*Assigned task*.
Your job is to report every line of the entries that has "group".
::::::::::
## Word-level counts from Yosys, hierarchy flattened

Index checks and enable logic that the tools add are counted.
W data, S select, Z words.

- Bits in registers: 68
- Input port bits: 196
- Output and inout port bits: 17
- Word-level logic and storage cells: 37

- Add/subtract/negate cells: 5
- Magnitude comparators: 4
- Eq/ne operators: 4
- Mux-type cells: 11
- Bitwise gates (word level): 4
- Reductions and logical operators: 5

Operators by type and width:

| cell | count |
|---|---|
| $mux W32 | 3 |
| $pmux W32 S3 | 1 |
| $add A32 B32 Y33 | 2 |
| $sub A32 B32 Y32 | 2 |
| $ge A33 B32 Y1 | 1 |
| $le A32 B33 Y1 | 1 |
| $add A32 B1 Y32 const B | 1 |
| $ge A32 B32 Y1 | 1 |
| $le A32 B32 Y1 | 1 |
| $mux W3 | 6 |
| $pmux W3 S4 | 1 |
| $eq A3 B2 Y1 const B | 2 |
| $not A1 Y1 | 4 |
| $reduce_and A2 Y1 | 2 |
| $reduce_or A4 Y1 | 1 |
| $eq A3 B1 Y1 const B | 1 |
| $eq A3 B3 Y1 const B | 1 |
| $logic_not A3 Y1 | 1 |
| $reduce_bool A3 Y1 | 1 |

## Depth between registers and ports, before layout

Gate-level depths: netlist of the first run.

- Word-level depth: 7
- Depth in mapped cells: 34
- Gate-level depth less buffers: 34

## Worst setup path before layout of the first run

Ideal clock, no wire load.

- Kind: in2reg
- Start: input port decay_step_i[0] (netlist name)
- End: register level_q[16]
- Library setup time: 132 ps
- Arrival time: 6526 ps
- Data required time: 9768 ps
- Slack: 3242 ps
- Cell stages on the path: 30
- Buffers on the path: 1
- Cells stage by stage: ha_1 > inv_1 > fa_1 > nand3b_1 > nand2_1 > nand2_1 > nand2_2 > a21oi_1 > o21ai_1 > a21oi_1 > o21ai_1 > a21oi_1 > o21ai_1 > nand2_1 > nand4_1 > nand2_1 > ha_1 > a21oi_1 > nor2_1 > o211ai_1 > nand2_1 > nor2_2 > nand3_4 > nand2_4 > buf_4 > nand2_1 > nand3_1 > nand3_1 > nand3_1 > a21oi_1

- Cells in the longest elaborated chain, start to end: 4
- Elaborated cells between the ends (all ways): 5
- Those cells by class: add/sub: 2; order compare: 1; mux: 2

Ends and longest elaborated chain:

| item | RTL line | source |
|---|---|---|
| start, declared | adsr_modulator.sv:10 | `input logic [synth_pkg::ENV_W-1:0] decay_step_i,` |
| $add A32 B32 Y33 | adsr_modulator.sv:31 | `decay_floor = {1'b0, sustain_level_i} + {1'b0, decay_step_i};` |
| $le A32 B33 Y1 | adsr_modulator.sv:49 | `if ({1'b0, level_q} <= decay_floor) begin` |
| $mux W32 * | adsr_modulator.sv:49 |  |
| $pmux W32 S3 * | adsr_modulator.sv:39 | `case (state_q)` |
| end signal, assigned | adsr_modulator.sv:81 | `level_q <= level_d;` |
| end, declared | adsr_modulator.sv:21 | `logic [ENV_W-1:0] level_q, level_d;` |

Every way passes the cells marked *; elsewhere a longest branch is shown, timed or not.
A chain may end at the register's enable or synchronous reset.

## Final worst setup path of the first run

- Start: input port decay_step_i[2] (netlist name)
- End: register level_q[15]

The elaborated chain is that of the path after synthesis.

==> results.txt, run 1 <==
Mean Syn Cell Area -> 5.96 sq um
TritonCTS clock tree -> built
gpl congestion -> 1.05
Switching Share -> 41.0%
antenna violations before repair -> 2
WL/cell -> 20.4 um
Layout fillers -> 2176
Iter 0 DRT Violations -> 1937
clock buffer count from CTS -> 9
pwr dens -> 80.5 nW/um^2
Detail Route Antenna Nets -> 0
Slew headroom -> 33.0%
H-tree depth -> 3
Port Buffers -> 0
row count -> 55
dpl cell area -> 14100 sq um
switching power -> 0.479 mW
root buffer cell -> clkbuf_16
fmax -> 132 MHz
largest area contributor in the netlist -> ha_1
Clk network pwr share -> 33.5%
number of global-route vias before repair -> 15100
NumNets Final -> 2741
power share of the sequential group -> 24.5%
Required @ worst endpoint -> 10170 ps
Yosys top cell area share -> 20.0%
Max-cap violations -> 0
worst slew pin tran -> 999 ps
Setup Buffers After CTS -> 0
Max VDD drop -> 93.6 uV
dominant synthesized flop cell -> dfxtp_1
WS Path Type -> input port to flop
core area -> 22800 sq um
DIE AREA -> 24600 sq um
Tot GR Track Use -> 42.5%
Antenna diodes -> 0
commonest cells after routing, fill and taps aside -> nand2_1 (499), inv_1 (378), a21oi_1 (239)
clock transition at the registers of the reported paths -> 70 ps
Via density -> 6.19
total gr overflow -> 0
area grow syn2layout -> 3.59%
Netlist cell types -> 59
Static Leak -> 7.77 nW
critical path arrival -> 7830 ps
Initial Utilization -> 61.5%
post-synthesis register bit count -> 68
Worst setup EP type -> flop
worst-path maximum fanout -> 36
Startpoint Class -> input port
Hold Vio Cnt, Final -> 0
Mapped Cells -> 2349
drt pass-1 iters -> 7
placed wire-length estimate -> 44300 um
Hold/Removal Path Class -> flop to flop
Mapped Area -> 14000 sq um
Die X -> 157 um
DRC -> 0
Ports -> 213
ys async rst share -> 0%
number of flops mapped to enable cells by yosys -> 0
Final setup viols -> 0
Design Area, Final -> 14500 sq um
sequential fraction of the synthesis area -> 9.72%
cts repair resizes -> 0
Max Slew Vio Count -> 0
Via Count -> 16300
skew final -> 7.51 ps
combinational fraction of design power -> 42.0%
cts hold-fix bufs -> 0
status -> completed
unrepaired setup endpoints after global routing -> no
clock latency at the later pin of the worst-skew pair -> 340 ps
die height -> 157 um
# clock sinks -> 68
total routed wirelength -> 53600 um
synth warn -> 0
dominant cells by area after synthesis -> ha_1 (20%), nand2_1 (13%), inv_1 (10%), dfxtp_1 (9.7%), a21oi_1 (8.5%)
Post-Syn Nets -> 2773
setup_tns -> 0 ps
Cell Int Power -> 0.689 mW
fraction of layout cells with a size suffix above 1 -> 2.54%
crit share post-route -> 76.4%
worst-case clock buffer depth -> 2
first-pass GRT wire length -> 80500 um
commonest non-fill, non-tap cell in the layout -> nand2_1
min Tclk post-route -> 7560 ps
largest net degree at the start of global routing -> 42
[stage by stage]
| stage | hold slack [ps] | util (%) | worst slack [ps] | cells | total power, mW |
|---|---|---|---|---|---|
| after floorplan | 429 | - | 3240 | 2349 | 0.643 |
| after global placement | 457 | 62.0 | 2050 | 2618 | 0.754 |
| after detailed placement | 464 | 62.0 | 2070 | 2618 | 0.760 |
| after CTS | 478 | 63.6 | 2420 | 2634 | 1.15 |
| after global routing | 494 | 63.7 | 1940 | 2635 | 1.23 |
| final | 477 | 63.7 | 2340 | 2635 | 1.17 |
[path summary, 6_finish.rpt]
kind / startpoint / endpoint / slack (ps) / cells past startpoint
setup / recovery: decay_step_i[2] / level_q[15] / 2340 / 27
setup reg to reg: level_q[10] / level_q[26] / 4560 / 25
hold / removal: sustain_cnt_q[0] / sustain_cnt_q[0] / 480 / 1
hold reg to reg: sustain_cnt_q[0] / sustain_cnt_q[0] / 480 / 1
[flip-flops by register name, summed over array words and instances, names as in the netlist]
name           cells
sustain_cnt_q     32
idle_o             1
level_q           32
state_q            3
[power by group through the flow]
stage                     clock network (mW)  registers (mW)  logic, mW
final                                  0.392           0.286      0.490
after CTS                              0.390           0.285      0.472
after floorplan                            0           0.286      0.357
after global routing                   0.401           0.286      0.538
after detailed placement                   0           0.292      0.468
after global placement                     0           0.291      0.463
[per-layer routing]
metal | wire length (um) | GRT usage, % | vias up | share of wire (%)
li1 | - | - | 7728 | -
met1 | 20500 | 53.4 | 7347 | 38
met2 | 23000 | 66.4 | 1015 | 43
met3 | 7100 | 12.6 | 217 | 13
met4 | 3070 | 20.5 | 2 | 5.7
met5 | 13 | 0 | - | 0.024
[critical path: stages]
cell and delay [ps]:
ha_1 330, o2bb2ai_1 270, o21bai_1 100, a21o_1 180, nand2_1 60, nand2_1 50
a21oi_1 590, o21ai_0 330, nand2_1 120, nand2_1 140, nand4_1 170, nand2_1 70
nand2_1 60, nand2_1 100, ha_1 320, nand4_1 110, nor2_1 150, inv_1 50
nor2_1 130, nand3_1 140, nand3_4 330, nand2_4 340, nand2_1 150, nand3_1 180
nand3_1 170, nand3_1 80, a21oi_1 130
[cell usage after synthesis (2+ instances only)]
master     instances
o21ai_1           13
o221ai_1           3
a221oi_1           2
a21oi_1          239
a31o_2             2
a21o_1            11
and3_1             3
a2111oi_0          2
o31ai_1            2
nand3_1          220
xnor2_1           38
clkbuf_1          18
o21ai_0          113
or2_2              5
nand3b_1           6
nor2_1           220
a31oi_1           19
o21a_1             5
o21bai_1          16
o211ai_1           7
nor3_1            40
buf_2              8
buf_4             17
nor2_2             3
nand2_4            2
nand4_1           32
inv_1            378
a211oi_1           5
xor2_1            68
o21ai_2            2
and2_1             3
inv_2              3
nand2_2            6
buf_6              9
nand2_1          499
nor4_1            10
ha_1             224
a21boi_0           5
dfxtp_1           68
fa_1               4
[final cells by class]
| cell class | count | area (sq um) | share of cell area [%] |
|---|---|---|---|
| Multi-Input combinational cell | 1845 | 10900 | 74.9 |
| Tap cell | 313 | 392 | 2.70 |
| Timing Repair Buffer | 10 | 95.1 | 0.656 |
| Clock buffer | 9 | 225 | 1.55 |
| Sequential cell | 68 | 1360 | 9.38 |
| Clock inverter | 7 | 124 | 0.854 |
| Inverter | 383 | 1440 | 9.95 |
::::::::::
*Task solution*.
power share of the sequential group -> 24.5%
[power by group through the flow]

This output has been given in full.